In 2015, a Google image classification app classified many photos depicting black people as gorillas. Image from WSJ.

Remember Google’s infamous blunder from 2015 in which users found that one of its vision APIs often misclassified black people as gorillas? Consider a parable of two researchers who want to understand and tackle this issue. 

  1. Alice is an extremely skilled mechanistic interpretability researcher who spends a heroic amount of effort analyzing Google’s model. She identifies a set of neurons and weights that seem to be involved in the detection and processing of human and gorilla faces and bodies. She develops a detailed mechanistic hypothesis and writes a paper about it with 5 different types of evidence for her interpretation. Later on, another researcher who wants to test Alice’s hypothesis edits the model in a way that the hypothesis suggests would fix the problem. As it turns out, the hypothesis was imperfect, and the model now classifies many images of gorillas as humans!
  2. Bob knows nothing about neural networks. Instead of analyzing the network, he looks at the dataset that the model was trained on and notices a striking lack of black people (as was indeed the case in real life (Krishnan, 2020)). He suggests making the data more representative and training the model again. When this is done, it mostly fixes the problem without side effects. 

The goal of this parable is to illustrate that when it comes to doing useful engineering work with models, a mechanistic understanding may not always be the best way to go. We shouldn’t think of something called “interpretability” as being fundamentally separate from other tools that can help us accomplish our goals with models. And we especially shouldn’t automatically privilege some methods over others. In some cases, highly involved and complex approaches may be necessary. But in other cases like Alice’s, the interesting, smart, and paper-able solution to the problem might not only be harder but could also be more failure-prone. This isn’t to say that Alice’s work could never lead to more useful insights down the road. But in this particular case, Alice’s smart approach was not as good as Bob’s simple one. 

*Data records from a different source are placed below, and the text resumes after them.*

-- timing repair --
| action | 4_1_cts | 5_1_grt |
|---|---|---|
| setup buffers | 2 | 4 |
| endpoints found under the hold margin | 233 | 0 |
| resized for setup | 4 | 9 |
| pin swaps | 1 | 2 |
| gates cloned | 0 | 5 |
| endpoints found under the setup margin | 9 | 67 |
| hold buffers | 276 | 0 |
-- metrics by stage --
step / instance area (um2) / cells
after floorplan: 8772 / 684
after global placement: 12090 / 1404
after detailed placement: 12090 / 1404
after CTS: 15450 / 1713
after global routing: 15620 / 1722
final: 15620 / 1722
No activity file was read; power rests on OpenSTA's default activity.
`src/rtl/ifetch_unit_if.sv`:
```
// Fetch-unit bus bundle: memory-controller handshake plus the decoder-facing issue port.
interface ifetch_unit_if #(
  parameter int unsigned ADDR_W = 32
) ();

  // Memory controller side
  logic              mem_req;
  logic [ADDR_W-1:0] mem_addr;
  logic              mem_done;
  logic [31:0]       mem_data;

  // Decoder side
  logic [31:0]       ins;
  logic              ins_flag;
  logic [31:0]       ins_imm;
  logic [ADDR_W-1:0] ins_pc;

  // Fetch unit drives requests and issued instructions
  modport master (
    output mem_req,
    output mem_addr,
    input  mem_done,
    input  mem_data,
    output ins,
    output ins_flag,
    output ins_imm,
    output ins_pc
  );

  // Memory controller / decoder view
  modport slave (
    input  mem_req,
    input  mem_addr,
    output mem_done,
    output mem_data,
    input  ins,
    input  ins_flag,
    input  ins_imm,
    input  ins_pc
  );

endinterface

```
`src/rtl/ifetch_unit.sv`:
```
// Instruction fetch front end: owns the PC, fetches one word at a time from the memory
// controller, generates the immediate and issues one instruction per valid pulse.
// Static prediction: JAL taken, everything else falls through to pc+4.
module ifetch_unit #(
  parameter int unsigned       ADDR_W   = 32,
  parameter logic [ADDR_W-1:0] RESET_PC = '0
) (
  input  logic              clk_i,
  input  logic              rst_ni,
  input  logic              rdy_i,
  input  logic              stall_i,
  input  logic              br_flag_i,
  input  logic [ADDR_W-1:0] br_pc_i,
  ifetch_unit_if.master     bus_io
);

  localparam logic [6:0] OpLoad   = 7'b0000011;
  localparam logic [6:0] OpOpImm  = 7'b0010011;
  localparam logic [6:0] OpAuipc  = 7'b0010111;
  localparam logic [6:0] OpStore  = 7'b0100011;
  localparam logic [6:0] OpLui    = 7'b0110111;
  localparam logic [6:0] OpBranch = 7'b1100011;
  localparam logic [6:0] OpJalr   = 7'b1100111;
  localparam logic [6:0] OpJal    = 7'b1101111;

  typedef enum logic [1:0] {StFetch, StWait, StHold} state_e;

  state_e            state_q, state_d;
  logic [ADDR_W-1:0] pc_q, pc_d;
  logic              discard_q, discard_d;
  logic              mem_req_q, mem_req_d;
  logic [ADDR_W-1:0] mem_addr_q, mem_addr_d;
  logic [31:0]       hold_q, hold_d;
  logic [31:0]       ins_q, ins_d;
  logic              ins_flag_q, ins_flag_d;
  logic [31:0]       imm_q, imm_d;
  logic [ADDR_W-1:0] ins_pc_q, ins_pc_d;

  logic              do_issue;
  logic [31:0]       issue_word;
  logic [31:0]       issue_imm;

  // Sign-extended immediate selected by the major opcode
  function automatic logic [31:0] gen_imm(input logic [31:0] w);
    logic [31:0] imm;
    unique case (w[6:0])
      OpLoad, OpJalr: imm = {{20{w[31]}}, w[31:20]};
      OpOpImm: begin
        // funct3 001/101 are shifts: shamt is unsigned and funct7 must not leak in
        if (w[13:12] == 2'b01) imm = {27'b0, w[24:20]};
        else                   imm = {{20{w[31]}}, w[31:20]};
      end
      OpStore:        imm = {{20{w[31]}}, w[31:25], w[11:7]};
      OpBranch:       imm = {{19{w[31]}}, w[31], w[7], w[30:25], w[11:8], 1'b0};
      OpLui, OpAuipc: imm = {w[31:12], 12'b0};
      OpJal:          imm = {{11{w[31]}}, w[31], w[19:12], w[20], w[30:21], 1'b0};
      default:        imm = '0;
    endcase
    return imm;
  endfunction

  assign issue_imm = gen_imm(issue_word);

  // Next-state logic for the fetch FSM, PC and issue registers
  always_comb begin
    state_d    = state_q;
    pc_d       = pc_q;
    discard_d  = discard_q;
    mem_req_d  = mem_req_q;
    mem_addr_d = mem_addr_q;
    hold_d     = hold_q;
    ins_d      = ins_q;
    imm_d      = imm_q;
    ins_pc_d   = ins_pc_q;
    ins_flag_d = 1'b0;
    do_issue   = 1'b0;
    issue_word = hold_q;

    unique case (state_q)
      StFetch: begin
        mem_req_d  = 1'b1;
        mem_addr_d = br_flag_i ? br_pc_i : pc_q;
        if (br_flag_i) pc_d = br_pc_i;
        state_d = StWait;
      end
      StWait: begin
        if (bus_io.mem_done) begin
          mem_req_d = 1'b0;
          if (discard_q || br_flag_i) begin
            // Stale word from before a redirect: drop it
            discard_d = 1'b0;
            if (br_flag_i) pc_d = br_pc_i;
            state_d = StFetch;
          end else if (!stall_i) begin
            do_issue   = 1'b1;
            issue_word = bus_io.mem_data;
            state_d    = StFetch;
          end else begin
            hold_d  = bus_io.mem_data;
            state_d = StHold;
          end
        end else if (br_flag_i) begin
          // Controller cannot abort: keep the request and throw the reply away later
          discard_d = 1'b1;
          pc_d      = br_pc_i;
        end
      end
      StHold: begin
        if (br_flag_i) begin
          pc_d    = br_pc_i;
          state_d = StFetch;
        end else if (!stall_i) begin
          do_issue = 1'b1;
          state_d  = StFetch;
        end
      end
      default: state_d = StFetch;
    endcase

    if (do_issue) begin
      ins_d      = issue_word;
      imm_d      = issue_imm;
      ins_pc_d   = pc_q;
      ins_flag_d = 1'b1;
      if (issue_word[6:0] == OpJal) pc_d = pc_q + ADDR_W'(issue_imm);
      else                          pc_d = pc_q + ADDR_W'(32'd4);
    end
  end

  // State registers; rdy low freezes everything including the issue pulse
  always_ff @(posedge clk_i or negedge rst_ni) begin
    if (!rst_ni) begin
      state_q    <= StFetch;
      pc_q       <= RESET_PC;
      discard_q  <= 1'b0;
      mem_req_q  <= 1'b0;
      mem_addr_q <= RESET_PC;
      hold_q     <= '0;
      ins_q      <= '0;
      imm_q      <= '0;
      ins_pc_q   <= '0;
      ins_flag_q <= 1'b0;
    end else if (rdy_i) begin
      state_q    <= state_d;
      pc_q       <= pc_d;
      discard_q  <= discard_d;
      mem_req_q  <= mem_req_d;
      mem_addr_q <= mem_addr_d;
      hold_q     <= hold_d;
      ins_q      <= ins_d;
      imm_q      <= imm_d;
      ins_pc_q   <= ins_pc_d;
      ins_flag_q <= ins_flag_d;
    end
  end

  assign bus_io.mem_req  = mem_req_q;
  assign bus_io.mem_addr = mem_addr_q;
  assign bus_io.ins      = ins_q;
  assign bus_io.ins_flag = ins_flag_q;
  assign bus_io.ins_imm  = imm_q;
  assign bus_io.ins_pc   = ins_pc_q;

endmodule

```
`src/flat_wrapper.sv`:
```
// flat-port wrapper written by rule: the top's interface ports become plain ports
module ifetch_unit_flat 
#(
  parameter int unsigned       ADDR_W   = 32,
  parameter logic [ADDR_W-1:0] RESET_PC = '0
)
  (clk_i, rst_ni, rdy_i, stall_i, br_flag_i, br_pc_i, bus_io_mem_req, bus_io_mem_addr, bus_io_mem_done, bus_io_mem_data, bus_io_ins, bus_io_ins_flag, bus_io_ins_imm, bus_io_ins_pc);
  ifetch_unit_if #(.ADDR_W(ADDR_W)) bus_io_i ();
  input  logic clk_i;
  input  logic rst_ni;
  input  logic rdy_i;
  input  logic stall_i;
  input  logic br_flag_i;
  input  logic [ADDR_W-1:0] br_pc_i;
  output wire logic [$bits(bus_io_i.mem_req)-1:0] bus_io_mem_req;
  output wire logic [$bits(bus_io_i.mem_addr)-1:0] bus_io_mem_addr;
  input wire logic [$bits(bus_io_i.mem_done)-1:0] bus_io_mem_done;
  input wire logic [$bits(bus_io_i.mem_data)-1:0] bus_io_mem_data;
  output wire logic [$bits(bus_io_i.ins)-1:0] bus_io_ins;
  output wire logic [$bits(bus_io_i.ins_flag)-1:0] bus_io_ins_flag;
  output wire logic [$bits(bus_io_i.ins_imm)-1:0] bus_io_ins_imm;
  output wire logic [$bits(bus_io_i.ins_pc)-1:0] bus_io_ins_pc;
  assign bus_io_mem_req = bus_io_i.mem_req;
  assign bus_io_mem_addr = bus_io_i.mem_addr;
  assign bus_io_i.mem_done = bus_io_mem_done;
  assign bus_io_i.mem_data = bus_io_mem_data;
  assign bus_io_ins = bus_io_i.ins;
  assign bus_io_ins_flag = bus_io_i.ins_flag;
  assign bus_io_ins_imm = bus_io_i.ins_imm;
  assign bus_io_ins_pc = bus_io_i.ins_pc;
  ifetch_unit #(.ADDR_W(ADDR_W), .RESET_PC(RESET_PC)) u_core (.clk_i(clk_i), .rst_ni(rst_ni), .rdy_i(rdy_i), .stall_i(stall_i), .br_flag_i(br_flag_i), .br_pc_i(br_pc_i), .bus_io(bus_io_i));
endmodule
```
$ cat src/rtl/id_ex_stage_if.sv
// Decode, forwarding and ALU-facing bundle of the ID/EX stage.
// Wires only, no latency.
// Backpressure is carried by the stage's stall/flush and load_use_hazard.
interface id_ex_stage_if #(
    parameter int XLEN = 32
);
    logic            id_valid;
    logic [XLEN-1:0] id_pc;
    logic [XLEN-1:0] id_rs1_data;
    logic [XLEN-1:0] id_rs2_data;
    logic [XLEN-1:0] id_imm;
    logic [4:0]      id_rs1_addr;
    logic [4:0]      id_rs2_addr;
    logic [4:0]      id_rd_addr;
    logic [2:0]      id_funct3;
    logic            id_funct7_b5;
    logic            id_is_rtype;
    logic            id_alu_src_imm;
    logic            id_is_lui;
    logic            id_is_auipc;
    logic            id_mem_read;
    logic            id_reg_write;

    logic            exm_reg_write;
    logic [4:0]      exm_rd;
    logic [XLEN-1:0] exm_result;
    logic            wb_reg_write;
    logic [4:0]      wb_rd;
    logic [XLEN-1:0] wb_result;

    logic [3:0]      aluop_control;
    logic [XLEN-1:0] operand1;
    logic [XLEN-1:0] operand2;
    logic            ex_valid;
    logic [4:0]      ex_rd;
    logic            ex_reg_write;
    logic            ex_mem_read;
    logic [XLEN-1:0] ex_store_data;
    logic            load_use_hazard;

    modport master (
        output id_valid, id_pc, id_rs1_data, id_rs2_data, id_imm,
               id_rs1_addr, id_rs2_addr, id_rd_addr, id_funct3, id_funct7_b5,
               id_is_rtype, id_alu_src_imm, id_is_lui, id_is_auipc,
               id_mem_read, id_reg_write,
               exm_reg_write, exm_rd, exm_result, wb_reg_write, wb_rd, wb_result,
        input  aluop_control, operand1, operand2, ex_valid, ex_rd,
               ex_reg_write, ex_mem_read, ex_store_data, load_use_hazard
    );

    modport slave (
        input  id_valid, id_pc, id_rs1_data, id_rs2_data, id_imm,
               id_rs1_addr, id_rs2_addr, id_rd_addr, id_funct3, id_funct7_b5,
               id_is_rtype, id_alu_src_imm, id_is_lui, id_is_auipc,
               id_mem_read, id_reg_write,
               exm_reg_write, exm_rd, exm_result, wb_reg_write, wb_rd, wb_result,
        output aluop_control, operand1, operand2, ex_valid, ex_rd,
               ex_reg_write, ex_mem_read, ex_store_data, load_use_hazard
    );
endinterface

Interpretability is a means to an end.

Since I work on and think about interpretability every day, I have felt compelled to adopt a definition for it. In a previous draft of this post, I proposed defining an interpretability tool as “any method by which something novel about a system can be better predicted or described.” And I think this is ok, but I have recently stopped caring about any particular definition. Instead, I think the important thing to understand is that 'interpretability’ is not a term of any fundamental importance to an engineer. 

The key idea behind this post is that whatever we call “interpretability” tools are entirely fungible with other techniques related to describing, evaluating, debugging, etc.

Does this mean that it’s the same thing as interpretability if we just calculate performance on a test set, train an adversarial example, do some model pruning, or make a prediction based on the dataset? Pretty much. For all practical intents and purposes, these things are all of a certain common type. Consider any of the following sentences.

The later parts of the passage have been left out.